Don’t really get knocking Braveheart. Mel Gibson risked millions telling an epic Scottish story when nobody else co… twitter.com/i/web/status/1…—
Phantom Power (@PhantomPower14) September 11, 2018
This “common man” was never in the original chronicles of the Scottish Wars of Independence. History was written by the elite for the benefit of the elite, it never had the common man and woman in mind – they were always unimportant. The medieval chroniclers went into lurid detail when describing the deaths of knights on the battlefield, they seldom mentioned the village women who were raped and murdered or the peasant farmers conscripted as archer fodder. In fact, from then until very recently history was all about writing common people out of the story of their own nations – the land they fought and died for.

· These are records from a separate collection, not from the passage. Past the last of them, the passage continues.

**src/rtl/ascii_hex_pkg.sv**
```systemverilog
// Shared constants for the ASCII hex word parser: terminator codes,
// character classes and parser state encodings.
package ascii_hex_pkg;

  localparam logic [7:0] CH_LF    = 8'h0A;
  localparam logic [7:0] CH_CR    = 8'h0D;
  localparam logic [7:0] CH_SP    = 8'h20;
  localparam logic [7:0] CH_COMMA = 8'h2C;

  typedef enum logic [1:0] {
    CLS_DIGIT = 2'd0,
    CLS_TERM  = 2'd1,
    CLS_X     = 2'd2,
    CLS_INV   = 2'd3
  } char_cls_t;

  localparam logic [1:0] ST_IDLE    = 2'd0;
  localparam logic [1:0] ST_ACCUM   = 2'd1;
  localparam logic [1:0] ST_DISCARD = 2'd2;
  localparam logic [1:0] ST_HOLD    = 2'd3;

  function automatic logic is_term(input logic [7:0] ch);
    return (ch == CH_LF) || (ch == CH_CR) || (ch == CH_SP) || (ch == CH_COMMA);
  endfunction

endpackage

```
**src/rtl/ascii_hex_word_parser_char_class.sv**
```systemverilog
// Combinational ASCII classifier: maps one byte to a character class and,
// for hex digits, its 4-bit value.
module hex_char_class
  import ascii_hex_pkg::*;
#(
  parameter int LOWER_EN  = 1,
  parameter int PREFIX_EN = 1
) (
  input  logic [7:0] data,
  output char_cls_t  cls,
  output logic [3:0] nibble
);

  always_comb begin
    cls    = CLS_INV;
    nibble = 4'd0;
    if (data >= 8'h30 && data <= 8'h39) begin
      cls    = CLS_DIGIT;
      nibble = data[3:0];
    end else if (data >= 8'h41 && data <= 8'h46) begin
      // 'A'..'F' and 'a'..'f' both carry 1..6 in the low nibble
      cls    = CLS_DIGIT;
      nibble = data[3:0] + 4'd9;
    end else if (LOWER_EN != 0 && data >= 8'h61 && data <= 8'h66) begin
      cls    = CLS_DIGIT;
      nibble = data[3:0] + 4'd9;
    end else if (is_term(data)) begin
      cls = CLS_TERM;
    end else if (PREFIX_EN != 0 && (data == 8'h78 || data == 8'h58)) begin
      cls = CLS_X;
    end
  end

endmodule

```
**src/rtl/ascii_hex_word_parser.sv**
```systemverilog
// Streaming ASCII hex token parser: accumulates hex digits into a right-aligned
// word and emits it, with an error flag, when a terminator arrives.
module ascii_hex_word_parser
  import ascii_hex_pkg::*;
#(
  parameter int DIGITS    = 8,
  parameter int LOWER_EN  = 1,
  parameter int PREFIX_EN = 1
) (
  input  logic                         clk,
  input  logic                         rst_n,
  input  logic [7:0]                   rx_data,
  input  logic                         rx_valid,
  output logic                         rx_ready,
  output logic [4*DIGITS-1:0]          word,
  output logic                         word_err,
  output logic [$clog2(DIGITS+1)-1:0]  word_digits,
  output logic                         word_valid,
  input  logic                         word_ready
);

  localparam int W  = 4 * DIGITS;
  localparam int CW = $clog2(DIGITS + 1);
  localparam logic [CW-1:0] CNT_MAX = CW'(DIGITS);

  char_cls_t      cls;
  logic [3:0]     nibble;
  logic [1:0]     state;
  logic [W-1:0]   acc;
  logic [W-1:0]   acc_next;
  logic [CW-1:0]  cnt;
  logic           prefix_seen;
  logic           prefix_ok;
  logic           take;

  hex_char_class #(
    .LOWER_EN  (LOWER_EN),
    .PREFIX_EN (PREFIX_EN)
  ) u_class (
    .data   (rx_data),
    .cls    (cls),
    .nibble (nibble)
  );

  assign rx_ready = ~word_valid;
  assign take     = rx_valid && rx_ready;
  assign acc_next = (acc << 4) | W'(nibble);
  // A lone leading '0' is the only digit history that may turn into "0x"
  assign prefix_ok = (cnt == CW'(1)) && (acc == '0) && !prefix_seen;

  always_ff @(posedge clk or negedge rst_n) begin
    if (!rst_n) begin
      state       <= ST_IDLE;
      acc         <= '0;
      cnt         <= '0;
      prefix_seen <= 1'b0;
      word        <= '0;
      word_err    <= 1'b0;
      word_digits <= '0;
      word_valid  <= 1'b0;
    end else begin
      case (state)
        ST_IDLE: begin
          if (take) begin
            if (cls == CLS_DIGIT) begin
              acc   <= W'(nibble);
              cnt   <= CW'(1);
              state <= ST_ACCUM;
            end else if (cls != CLS_TERM) begin
              state <= ST_DISCARD;
            end
          end
        end
        ST_ACCUM: begin
          if (take) begin
            case (cls)
              CLS_DIGIT: begin
                if (cnt == CNT_MAX) begin
                  state <= ST_DISCARD;
                end else begin
                  acc <= acc_next;
                  cnt <= cnt + CW'(1);
                end
              end
              CLS_X: begin
                if (prefix_ok) begin
                  acc         <= '0;
                  cnt         <= '0;
                  prefix_seen <= 1'b1;
                end else begin
                  state <= ST_DISCARD;
                end
              end
              CLS_TERM: begin
                // cnt==0 here means a bare prefix; acc is already zero then
                word        <= acc;
                word_err    <= (cnt == '0);
                word_digits <= cnt;
                word_valid  <= 1'b1;
                state       <= ST_HOLD;
              end
              default: state <= ST_DISCARD;
            endcase
          end
        end
        ST_DISCARD: begin
          if (take && cls == CLS_TERM) begin
            word        <= '0;
            word_err    <= 1'b1;
            word_digits <= '0;
            word_valid  <= 1'b1;
            state       <= ST_HOLD;
          end
        end
        default: begin
          if (word_ready) begin
            word_valid  <= 1'b0;
            acc         <= '0;
            cnt         <= '0;
            prefix_seen <= 1'b0;
            state       <= ST_IDLE;
          end
        end
      endcase
    end
  end

endmodule

```
**config.mk**
```make
export PLATFORM = sky130hd
export DESIGN_NAME = ascii_hex_word_parser
export DESIGN_NICKNAME = d
export VERILOG_FILES = /design/src/rtl/ascii_hex_pkg.sv /design/src/rtl/ascii_hex_word_parser_char_class.sv /design/src/rtl/ascii_hex_word_parser.sv
export SDC_FILE = /design/constraint.sdc
export NUM_CORES = 1
export LEC_CHECK = 0
export ABC_AREA = 1
export CAP_MARGIN = 20
export CORE_MARGIN = 10
export CORE_UTILIZATION = 40
export CTS_BUF_LIST = sky130_fd_sc_hd__clkbuf_2
export CTS_CLUSTER_DIAMETER = 30
export CTS_CLUSTER_SIZE = 20
export DETAILED_ROUTE_END_ITERATION = 12
export PLACE_DENSITY = 0.7
export REMOVE_ABC_BUFFERS = 1
export SETUP_SLACK_MARGIN = 0.5
export SYNTH_ARGS = -nofsm -noshare
export SYNTH_HDL_FRONTEND = slang
export SYNTH_SLANG_ARGS = --single-unit
export TNS_END_PERCENT = 5
```
**constraint.sdc**
```tcl
create_clock -name clk -period 4.95 [get_ports clk]
set_clock_uncertainty 0.05 [all_clocks]
set_input_delay 0.99 -clock clk [delete_from_list [all_inputs] [get_ports clk]]
set_output_delay 0.99 -clock clk [all_outputs]
set_load 0.02 [all_outputs]
```
==> out/results.ini <==
[global_route]
grt.total_usage_pct=13.4
grt-ovfl-total=0
grt_start_max_net_pins=78
grt_pass1_wl_mm=16.6
grt_pass1_vias=3532
antenna_found_initial=0

[cells_and_area]
n_fill_cell=1022
area_delta_synth_final_pct=16.2
antenna_cells=0
drive_above_1_share_pct=6.00
nNetsFinal=602

[setup_path]
slowest_delay_ps=580
r2r-start=state[1]$_DFFE_PN0P_
worstPathRequired_ps=5340
end_kind=flop
cp_max_fo=37
crit_top_cell=nand2_1
critPathKind=in -> reg
critPathSlowestCell=clkdlybuf4s50_1
critPathLaunchType=input port
path_cells=clkdlybuf4s50_1 -> inv_1 -> ha_1 -> nor2_1 -> nand2_1 -> nand3_2 -> nand2_2 -> a21oi_4 -> buf_4 -> nand3_4 -> nand2_1 -> nand2_1
crit_start=rx_data[0]
cp.arrival_ps=3540

[die]
io_pins=51
die_y_um=122
die_area_mm2=0.0148
start_util_pct=40.5
core_area_mm2=0.0102
rows=37
die_w_um=122

[clocking]
cts_sinks=77
cts-root-buf=clkbuf_2
cts_buffer_depth=2
insertion_delay_ps=540
cts_hold_buf=0
cts_buffers=9
cts_tree=done
path_clk_slew_ps=210
cts_resized=0
cts_setup_buffers=0
h-tree-depth=3

[power_and_ir_drop]
swShare_pct=45.6
power_mw=1.76
intPower_uw=957
p_comb_share_pct=40.4
worst_ir_drop_vdd_v=0.000224
p_clk_share_pct=19.2
seqPwrFrac_pct=40.3
p_leak_nw=2.42
p_sw_uw=801
power.density_mw_per_mm2=365

[yosys]
synthTopCellsByCount=nand2_1 (149), dfrtp_1 (77), nor2_1 (64), inv_1 (50), nand3_1 (50)
seq_area_frac_synth_pct=46.5
synth_warnings=0
async_reset_ff_share_pct=100
synth.area.top_cells=dfrtp_1 (46%), nand2_1 (13%), nand3_1 (6.0%)
synth-edff-count=0
synth_top_cell_area_share_pct=46.5
netlist_area_mm2=0.00414
yosys_most_used_dff=dfrtp_1
synth_seq_cells=77
synth_cell_type_count=28
syn-mean-instance-area_um2=7.65
yosysMostFrequentCell=nand2_1
synth_top_area_cell=dfrtp_1
netlist_instances=542

[worst_hold_path]
hp-start=prefix_seen$_DFFE_PN0P_
hold_path.class=reg -> reg

[sta]
relSlewSlack_pct=35.9
clock.fmax_ghz=0.317
fin_ws_ps=1800
fin_crit_ps=3150
setup_viol=0
finalHoldViolations=0
tns_ps=0
rsz0062_at_grt=no
whs_ps=466
tightest_slew_ps=962
slew_viol_final=0
post-route-period-util_pct=63.6

[detailed_routing]
routed_via_density=5.04
vias=3621
ant_nets=0
avgRoutedWirePerCell_um=13.4
remaining_drc_errors=0
initialDrtViolationCount=220
drtPass1Iterations=4
drt-total-wl_mm=9.61

[outcome]
status=completed

[placed_design]
portBuffers=50
pre_cts_ws_ps=1270
dp_hpwl_mm=6.47
gp_congestion=0.894

[flow_run]
max_cap_violations=0

## cells by family after synthesis
| family | synth area share [%] |
|---|---|
| and+or+nand+nor | 33.9 |
| buffers and inverters | 8.67 |
| DFF | 46.5 |
| AOI/OAI and AO/OA | 6.64 |
| adders and majority gates | 3.62 |
| xor gates and xnor gates | 0.423 |
| muxes | 0.242 |
## layer usage
layer / global-route usage [%] / routed length [µm]
met5: 0 / 0
met4: 4.55 / 182
met3: 3.42 / 479
met2: 22.2 / 4570
met1: 16.5 / 4380
## registers in the layout, indices dropped and copies added (netlist names)
name / cells
word: 32
cnt: 4
prefix_seen: 1
acc: 32
word_err: 1
state: 2
word_digits: 4
word_valid: 1
## final timing paths
path / end / slack, ps / cells past startpoint
max: acc[10]$_DFFE_PN0P_ / 1800 / 12
min: prefix_seen$_DFFE_PN0P_ / 470 / 2
max reg2reg: acc[10]$_DFFE_PN0P_ / 2330 / 9
min reg2reg: prefix_seen$_DFFE_PN0P_ / 470 / 2
max in group asynchronous: word[24]$_DFFE_PN0P_ / 3710 / 1
min in group asynchronous: word[22]$_DFFE_PN0P_ / 530 / 1
## worst max-delay path, delay by kind of cell
kind	cells	cell delay, ps
simple gates	7	1080
buf+inv	3	1070
fa+ha+maj	1	230
compound gates	1	130
## power by group through the flow
stage          clock network (mW)  logic, mW  registers, mW
2_1_floorplan                   0      0.457          0.718
3_3_place_gp                    0      0.692          0.719
3_5_place_dp                    0      0.710          0.721
4_1_cts                     0.350      0.711          0.709
5_1_grt                     0.372      0.798          0.716
6_report                    0.338      0.711          0.709
## metrics by stage
step                util, %  std cells  area [µm²]
detailed placement     46.0        703        4710
floorplan                 -        510        3980
finish                 47.1        719        4820
CTS                    47.1        719        4820
global route           47.1        719        4820
global placement       46.0        703        4710
## layout by cell type, fill, tap and decap left out, types with 3 or more instances in the layout
cell type,instances
clkdlybuf4s50_1,49
a21oi_1,7
nand3b_1,3
nand3_1,50
inv_1,50
buf_4,8
dfrtp_1,77
nand2_1,149
nand4_1,39
o21ai_0,42
nor2_1,62
clkbuf_2,9
ha_1,12
## cell type report
| type | count | area, µm² | area share, % |
|---|---|---|---|
| clock buffers | 9 | 45.0 | 0.935 |
| clock inverters | 7 | 66.3 | 1.38 |
| inverters | 52 | 195 | 4.05 |
| multi-input cells | 381 | 1860 | 38.7 |
| flip-flops and latches | 77 | 1930 | 40.0 |
| well taps | 136 | 170 | 3.53 |
| repair buffers | 57 | 551 | 11.4 |
Power figures use the tool's default switching activity.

Say what you like about Braveheart, at a time when we were taught next to nothing about Scottish history in our own schools it put the common people of Scotland’s past right at the very heart of our national story. The veterans on the field were given lines, we saw the pain and intimacy of the couple’s wedding disrupted by the English Lord, the love of Elder Stewart for Hamish his son, and the affable if utterly mad Irishman Stephen. It was their Scotland we were rooting for because that was our Scotland. It’s hard to know the rats when the poll tax isn’t taking food from your table, or expect clean toilets when dad has upped and left and mum is drunk. You can sneer at Braveheart only when you’ve never felt that independence might be your only chance.
Besides all this, Braveheart is only a film. It was never intended to be a documentary, it is truth without being fact – a story. And like every good story it lifted those who needed lifting and has no doubt done more for the cause of independence in Scotland than this blog, Bella Caledonia, CommonSpace, and all the rest combined. Those who love to sneer at it may want independence, but what Braveheart did – by accident or by design – was to embolden the hearts of those of us who really need independence. So, to the sneerers – Shut up! And to the rest – Sit down and enjoy the show!